**src/rtl/lbp3_pkg.sv**
```systemverilog
// Shared types, constants and register codes for the 3x3 LBP stream core.
package lbp3_pkg;

    // Default geometry limits
    localparam int DEF_MAX_WIDTH  = 1024;
    localparam int DEF_PIXEL_BITS = 8;

    // Configuration registers
    localparam int COLS_W     = 11;
    localparam int ROWS_W     = 12;
    localparam int CFG_DATA_W = 12;
    localparam int CFG_IDX_W  = 1;

    localparam logic [CFG_IDX_W-1:0] REG_FRAME_COLS = 1'd0;
    localparam logic [CFG_IDX_W-1:0] REG_FRAME_ROWS = 1'd1;

    localparam logic [COLS_W-1:0] COLS_RESET = 11'd640;
    localparam logic [ROWS_W-1:0] ROWS_RESET = 12'd480;

    // Result item
    localparam int PATTERN_W = 8;

    typedef struct packed {
        logic                 frame_last;
        logic [PATTERN_W-1:0] pattern;
    } t_code;

endpackage

```
**src/rtl/lbp3_window.sv**
```systemverilog
// 3x3 neighborhood registers and LBP code compare.
module lbp3_window import lbp3_pkg::*; #(
    parameter int PIXEL_BITS = 8
) (
    input  logic                  i_clk,
    input  logic                  i_rst_n,
    input  logic                  i_shift,
    input  logic [PIXEL_BITS-1:0] i_top,
    input  logic [PIXEL_BITS-1:0] i_mid,
    input  logic [PIXEL_BITS-1:0] i_bot,
    output logic [PATTERN_W-1:0]  o_pattern
);

    // Two held columns, row 0 top .. row 2 bottom; the new column arrives on the inputs
    logic [PIXEL_BITS-1:0] r_c1 [3];
    logic [PIXEL_BITS-1:0] r_c2 [3];

    always_ff @(posedge i_clk) begin
        if (!i_rst_n) begin
            for (int r = 0; r < 3; r++) begin
                r_c1[r] <= '0;
                r_c2[r] <= '0;
            end
        end else if (i_shift) begin
            for (int r = 0; r < 3; r++) begin
                r_c1[r] <= r_c2[r];
            end
            r_c2[0] <= i_top;
            r_c2[1] <= i_mid;
            r_c2[2] <= i_bot;
        end
    end

    // At a shift: left = r_c1, center = r_c2, right = inputs
    logic [PIXEL_BITS-1:0] ctr;
    assign ctr = r_c2[1];

    always_comb begin
        o_pattern[7] = (r_c1[0] >= ctr);
        o_pattern[6] = (r_c2[0] >= ctr);
        o_pattern[5] = (i_top   >= ctr);
        o_pattern[4] = (i_mid   >= ctr);
        o_pattern[3] = (i_bot   >= ctr);
        o_pattern[2] = (r_c2[2] >= ctr);
        o_pattern[1] = (r_c1[2] >= ctr);
        o_pattern[0] = (r_c1[1] >= ctr);
    end

endmodule

```
**config.mk**
```make
export PLATFORM = sky130hd
export DESIGN_NAME = lbp3_window
export DESIGN_NICKNAME = d
export VERILOG_FILES = /design/src/rtl/lbp3_pkg.sv /design/src/rtl/lbp3_window.sv
export SDC_FILE = /design/constraint.sdc
export NUM_CORES = 1
export LEC_CHECK = 0
export BUFFER_PORTS_ARGS = -buffer_cell sky130_fd_sc_hd__clkbuf_2
export CAP_MARGIN = 20
export CORE_MARGIN = 1.5
export CORE_UTILIZATION = 59
export DETAILED_ROUTE_END_ITERATION = 8
export MAX_ROUTING_LAYER = met4
export PLACE_DENSITY = 0.78
export SLEW_MARGIN = 10
export SYNTH_ARGS = -nofsm -noshare
export SYNTH_HDL_FRONTEND = slang
export SYNTH_SLANG_ARGS = --single-unit
```
**constraint.sdc**
```tcl
create_clock -name i_clk -period 4.8 [get_ports i_clk]
set_input_delay 1.44 -clock i_clk [delete_from_list [all_inputs] [get_ports i_clk]]
set_output_delay 1.44 -clock i_clk [all_outputs]
set_load 0.05 [all_outputs]
```
Word level (Yosys, flattened, before mapping)
Memory sizes are Yosys's and may differ from the RTL's.
Index checks and enable logic that the tools add are counted.
W data, S select, Z words.
{"block": "totals", "register_bits": 0, "latch_bits": 0, "mem_bits_rw": 48, "romBits": 0, "in_bits": 27, "out_inout_bits": 8, "elab_cells": 26, "memories": 2}
{"memory": "r_c1", "words": 3, "word_bits": 8, "read_ports": 3, "rd_ports_with_merged_regs": 0, "wr": 3, "line_no": "lbp3_window.sv:15", "text": "logic [PIXEL_BITS-1:0] r_c1 [3];"}
{"memory": "r_c2", "words": 3, "word_bits": 8, "read_ports": 3, "rd_ports_with_merged_regs": 0, "wr": 3, "line_no": "lbp3_window.sv:16", "text": "logic [PIXEL_BITS-1:0] r_c2 [3];"}
{"block": "classes", "add_sub_neg": 0, "n_mul": 0, "div_mod_pow": 0, "magnitude_cmp": 8, "n_eq_ne": 0, "shifts": 0, "n_mux": 10, "bitwise": 6, "n_reduce_logical": 0}
{"op": "$ge A8 B8 Y1", "n": 8}
{"op": "$mux W8", "n": 6}
{"op": "$or A1 B1 Y1", "n": 6}
{"op": "$mux W1", "n": 4}

Logic depth before layout (Yosys ltp)
Gate-level depths: netlist (run 1).
{"block": "depth", "word_depth": 4, "depth_mapped": 5, "ltp_nobuf": 5}

Worst setup path before layout (run 1)
No wires, ideal clock.
{"block": "synth_path", "path_kind": "in2out", "from": "input i_mid[7]", "to": "output o_pattern[4]", "arrival_ps": 2693, "t_required_ps": 3360, "setup_slack_ps": 667, "stages": 4, "n_path_buf": 0, "cell_sequence": "ha_1 -> and3_2 -> nand3_1 -> o21ai_1"}
{"block": "synth_via", "elab_chain_len": 1}
{"element": "from (decl)", "line_no": "lbp3_window.sv:9", "text": "input logic [PIXEL_BITS-1:0] i_mid,"}
{"element": "$ge A8 B8 Y1", "line_no": "lbp3_window.sv:42", "text": "o_pattern[4] = (i_mid >= ctr);"}
{"element": "to (decl)", "line_no": "lbp3_window.sv:11", "text": "output logic [PATTERN_W-1:0] o_pattern"}
Every way passes these cells.

Worst setup path after layout (run 1)
{"block": "layout_path", "from": "input i_mid[6]", "to": "output o_pattern[4]"}
The elaborated chain is that of the path after synthesis.

==> flow_summary.toml, run 1 <==
[status]
status = "complete, no violations"

[synth]
synthSimpleGateAreaFrac = 0.1425
synth_cell_types = 13
syn_inst = 258
syn_nets = 349
syn_area_um2 = 3197
ys_ff_latch = 48
yosysSeqAreaShare = 0.4509
syn_avg_cell_area_um2 = 12.39
synth_xor_area_frac = 0
muxShareOfSynthArea = 0
synth_compound_area_frac = 0.1221
synth_top_family_by_area = "adder cells"
synth_fa_ha_area_frac = 0.2505
yosys_warnings = 0

[routing]
ant_nets = 0
first_pass_iters = 4
viasPerCell = 5.673
num_vias = 2031
drt-total-wl_mm = 5.547
wire_per_inst_um = 15.49
first_iter_violations = 59
route.detailed.drc = 0

[layout]
most-common-layout-cells = "ha_1, and3_1, edfxtp_1"
fill_cells = 385
areaGrowthSynthToFinish_pct = 9.511
nets = 381
ff_latch_area_um2 = 1441
antenna_cells = 0
drive_gt1_frac = 0.1944
multi_input_area_um2 = 1649
design_area_um2 = 3501
layout_commonest_cell = "ha_1"
utilization = 0.6768

[floorplan]
rows = 26
die_y_um = 76.61
start_util = 0.6180
die_x_um = 76.61
core_area_um2 = 5172
die_area_um2 = 5869
io_pins = 35

[timing]
period_share = 0.8444
maxSlewViolCount = 0
fin_tns_setup_ps = 0
report.final.setup_viol = 0
rsz0062_at_grt = "false"
slew_headroom = 0.5260
fin_hold_ws_ps = 580.7
worst_clock_skew_ps = 5.121
min_period_ps = 4053
fmax_ghz = 0.2467
hold_violations = 0
tightest_slew_ps = 711.1

[power_and_ir_drop]
total_leakage_power_uw = 0.001838
peakVddDrop_v = 0.0001672
power_density_nw_per_um2 = 282.7

[clock_network]
cts.sinks = 48
h-tree-depth = 2
cts_tree = "yes"
cts_buffer_depth = 2
clk_latency_ps = 280
cts_buffers = 5
ctsResizeCount = 0
cts_root_buf = "clkbuf_8"
cts_hold_buffers = 0
post_cts_buffers = 0
clk_pin_slew_ps = 70

[worst_setup_path]
end_kind = "output port"
critical_path_arrival_ps = 2610
start_kind = "primary input"
worst-path-max-fanout = 2
crit_buf_inv = 2
crit_required_ps = 3360
crit_chain = "clkbuf_2, ha_1, a21o_1, a221oi_2, o21ai_1, clkbuf_2"
cp_top_family = "compound AO/OA/AOI/OAI gates"
crit_type = "primary input to output port"
crit_path_max_incr_delay_ps = 300
path_common_cell = "clkbuf_2"
cp_slowest_cell = "ha_1"

[global_routing]
first_global_vias = 1991
grt_pass1_wl_mm = 9.183
grt_max_degree = 50
grtUsageTotal = 0.2079
antenna_found_initial = 0
grt_overflow = 0

[placement]
place_hpwl_mm = 3.998
place.port_buffers = 34
place_congestion = 0.7548
placed_area_um2 = 3405

[min_path]
hold_class = "flip-flop to flip-flop"

[flow_run]
max_cap_violations = 0
-- power breakdown --
part	switching, uW	internal, uW	total [uW]
sequential	15.6	495	511
clock	106	93.7	200
combinational	169	110	279
total	291	699	990
-- path summary, 6_finish.rpt --
path                                           startpoint                        end  slack [ps]  depth (start not counted)
worst min-delay path            r_c2[0][15]$_SDFFCE_PN0P_  r_c1[0][15]$_SDFFCE_PN0P_         580                          1
worst min register to register  r_c2[0][15]$_SDFFCE_PN0P_  r_c1[0][15]$_SDFFCE_PN0P_         580                          1
worst max register to register   r_c2[0][8]$_SDFFCE_PN0P_   r_c1[0][8]$_SDFFCE_PN0P_        3650                          1
worst max-delay path                             i_mid[6]               o_pattern[4]         750                          6
-- logic make-up (layout without fill, tap and decap cells) --
family          Yosys count  in the layout
buf+inv                  25             55
fa+ha+maj                64             64
flops                    48             48
compound gates           48             48
simple gates             73             73
-- metal layers --
metal  wire [um]  GRT usage
met4          91    0.07037
met1        2721     0.2665
met5           0          -
met2        2547     0.3411
met3         186    0.02874
-- synthesized netlist by cell type --
cell | count | share of area
o21ai_1 | 8 | 0.013
and3_2 | 7 | 0.016
buf_4 | 4 | 0.0094
a21o_1 | 24 | 0.056
nand2b_1 | 9 | 0.018
edfxtp_1 | 48 | 0.45
a31oi_1 | 8 | 0.016
clkbuf_1 | 6 | 0.0070
and3_1 | 49 | 0.096
nand3_1 | 8 | 0.013
ha_1 | 64 | 0.25
a221oi_2 | 8 | 0.038
inv_1 | 15 | 0.018
-- area by class of cell --
type,count,area share
multi-input cells,185,0.4710
well taps,70,0.02502
inverters,15,0.01608
flip-flops and latches,48,0.4117
clock buffers,5,0.01966
repair buffers,35,0.05647
-- per-stage QoR --
stage | std cells | total power, uW | setup slack, ps
3_5_place_dp | 352 | 797.5 | 755.1
6_report | 358 | 989.7 | 747.0
5_1_grt | 358 | 1046 | 671.6
3_3_place_gp | 352 | 783.7 | 785.3
2_1_floorplan | 258 | 724.9 | 667.2
4_1_cts | 357 | 995.0 | 748.7
-- flip-flops by register name, indices dropped and copies added, names as in the netlist --
name	cells
r_c1	24
r_c2	24
Note: power is estimated with default switching activity, not from simulation.
==> inputs of run 2 (changes only) <==
==> constraint.sdc (replaced) <==
create_clock -name i_clk -period 3.98 [get_ports i_clk]
set_input_delay 1.194 -clock i_clk [delete_from_list [all_inputs] [get_ports i_clk]]
set_output_delay 1.194 -clock i_clk [all_outputs]
set_load 0.05 [all_outputs]
==> run 2 against run 1 <==
Critical path depth unchanged. Cell count increased by 1.1%. Power increased by 22%. Utilization increased by 0.22 points. Via count increased by 0.89%. Count of clock-buffer cells in the layout increased by 2. Routed wire length decreased by 3.6%. Sequential share of layout area decreased by 0.13 points. Worst hold slack improved by 5.5 ps. First-iteration DRC count increased by 36%. Register-to-register slack got worse by 810 ps. Clock power increased by 28%. Critical endpoint unchanged.
==> flow_summary.toml, run 2 (synthesis gave the netlist of run 1 again) <==
[status]
status = "complete, no violations"

[worst_setup_path]
crit_path_max_incr_delay_ps = 320
cp_slowest_cell = "ha_1"
critical_path_arrival_ps = 2370
crit_type = "primary input to output port"
crit_chain = "clkbuf_2, ha_1, and3_2, a221oi_2, o21ai_1, clkbuf_2"
worst-path-max-fanout = 2
path_common_cell = "clkbuf_2"
start_kind = "primary input"
crit_required_ps = 2790
rr_worst_depth = 1
end_kind = "output port"
crit_buf_inv = 2
path_depth = 6
cp_top_family = "buffers and inverters"

[power_and_ir_drop]
power_density_nw_per_um2 = 342.7
peakVddDrop_v = 0.0002242
total_leakage_power_uw = 0.001843

[layout]
areaGrowthSynthToFinish_pct = 9.863
drive_gt1_frac = 0.1952
top_regs = "r_c1 (24), r_c2 (24)"
most-common-layout-cells = "ha_1, and3_1, edfxtp_1"
antenna_cells = 0
layout_commonest_cell = "ha_1"
nets = 382

[routing]
first_iter_violations = 80
drt-total-wl_mm = 5.347
wire_per_inst_um = 14.77
route.detailed.drc = 0
ant_nets = 0
num_vias = 2049
viasPerCell = 5.660
first_pass_iters = 4

[timing]
report.final.setup_viol = 0
setup_slack_ps = 417.6
worst_clock_skew_ps = 2.854
tightest_slew_ps = 720.8
fin_tns_setup_ps = 0
rsz0062_at_grt = "false"
hold_violations = 0
maxSlewViolCount = 0
fmax_ghz = 0.2807
min_period_ps = 3562
period_share = 0.8951
slew_headroom = 0.5195

[clock_network]
cts_tree = "yes"
clk_latency_ps = 290
post_cts_buffers = 0
ctsResizeCount = 0
cts_root_buf = "clkbuf_8"
h-tree-depth = 2
cts.sinks = 48
cts_hold_buffers = 0
clk_pin_slew_ps = 70
cts_buffers = 5
cts_buffer_depth = 2

[floorplan]
die_x_um = 76.61
die_y_um = 76.61
start_util = 0.6180
die_area_um2 = 5869
core_area_um2 = 5172
io_pins = 35
rows = 26

[placement]
place.port_buffers = 34
pre_cts_ws_ps = 425.2
place_hpwl_mm = 3.897
place_congestion = 0.7638

[min_path]
hold_class = "flip-flop to flip-flop"
min_path_cells = 1

[global_routing]
grt_pass1_wl_mm = 9.177
grt_overflow = 0
antenna_found_initial = 0
grtUsageTotal = 0.2101
grt_max_degree = 50
first_global_vias = 1992

[flow_run]
max_cap_violations = 0
[run 2: changes by cell type in the layout (fill, tap and decap cells not counted), sizes merged]
cell | before | now
clkbuf | 39 | 41
buf | 1 | 2
clkinv | 0 | 1
[run 2: area by class of cell]
cell class	count	area, um2
Timing Repair Buffer	36	197.7
Tap cell	70	87.58
Sequential cell	48	1441
Inverter	15	56.30
Multi-Input combinational cell	185	1649
Clock buffer	7	76.32
Clock inverter	1	3.754
Fill cell	403	1660
[run 2: metal layers]
layer | track usage | routed length, um | vias to the layer above
li1 | - | - | 1068
met1 | 0.2734 | 2706 | 936
met2 | 0.3464 | 2387 | 40
met3 | 0.02275 | 171 | 5
met4 | 0.06852 | 82 | 0
met5 | - | 0 | -
[run 2: final timing paths]
kind	startpoint	to	slack, ps
worst max-delay path	i_mid[7]	o_pattern[4]	420
worst min-delay path	r_c2[0][0]$_SDFFCE_PN0P_	r_c1[0][0]$_SDFFCE_PN0P_	590
worst max register to register	r_c2[0][8]$_SDFFCE_PN0P_	r_c1[0][8]$_SDFFCE_PN0P_	2840
worst min register to register	r_c2[0][0]$_SDFFCE_PN0P_	r_c1[0][0]$_SDFFCE_PN0P_	590
[run 2: stage by stage]
step / instances / hold slack (ps) / util / total power, uW / cell area (um2)
finish: 362 / 586.2 / 0.6790 / 1203 / 3512
detailed placement: 354 / 571.9 / 0.6635 / 960.5 / 3432
CTS: 362 / 591.5 / 0.6790 / 1211 / 3512
floorplan: 258 / 547.7 / - / 874.3 / 3197
global placement: 354 / 553.2 / 0.6635 / 947.8 / 3432
global route: 362 / 620.9 / 0.6790 / 1275 / 3512
[run 2: where the power goes]
group	switching, uW	total (uW)	internal [uW]	leakage (uW)
clock network	134	256	122	0.0000399
logic	201	332	131	0.00128
registers	18.5	615	597	0.000524
total	354	1200	850	0.00184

-*-*-

[Problem to solve]: Take every line of the material that contains the word "constraint", and copy it.

[Result]:
export SDC_FILE = /design/constraint.sdc
**constraint.sdc**
==> constraint.sdc (replaced) <==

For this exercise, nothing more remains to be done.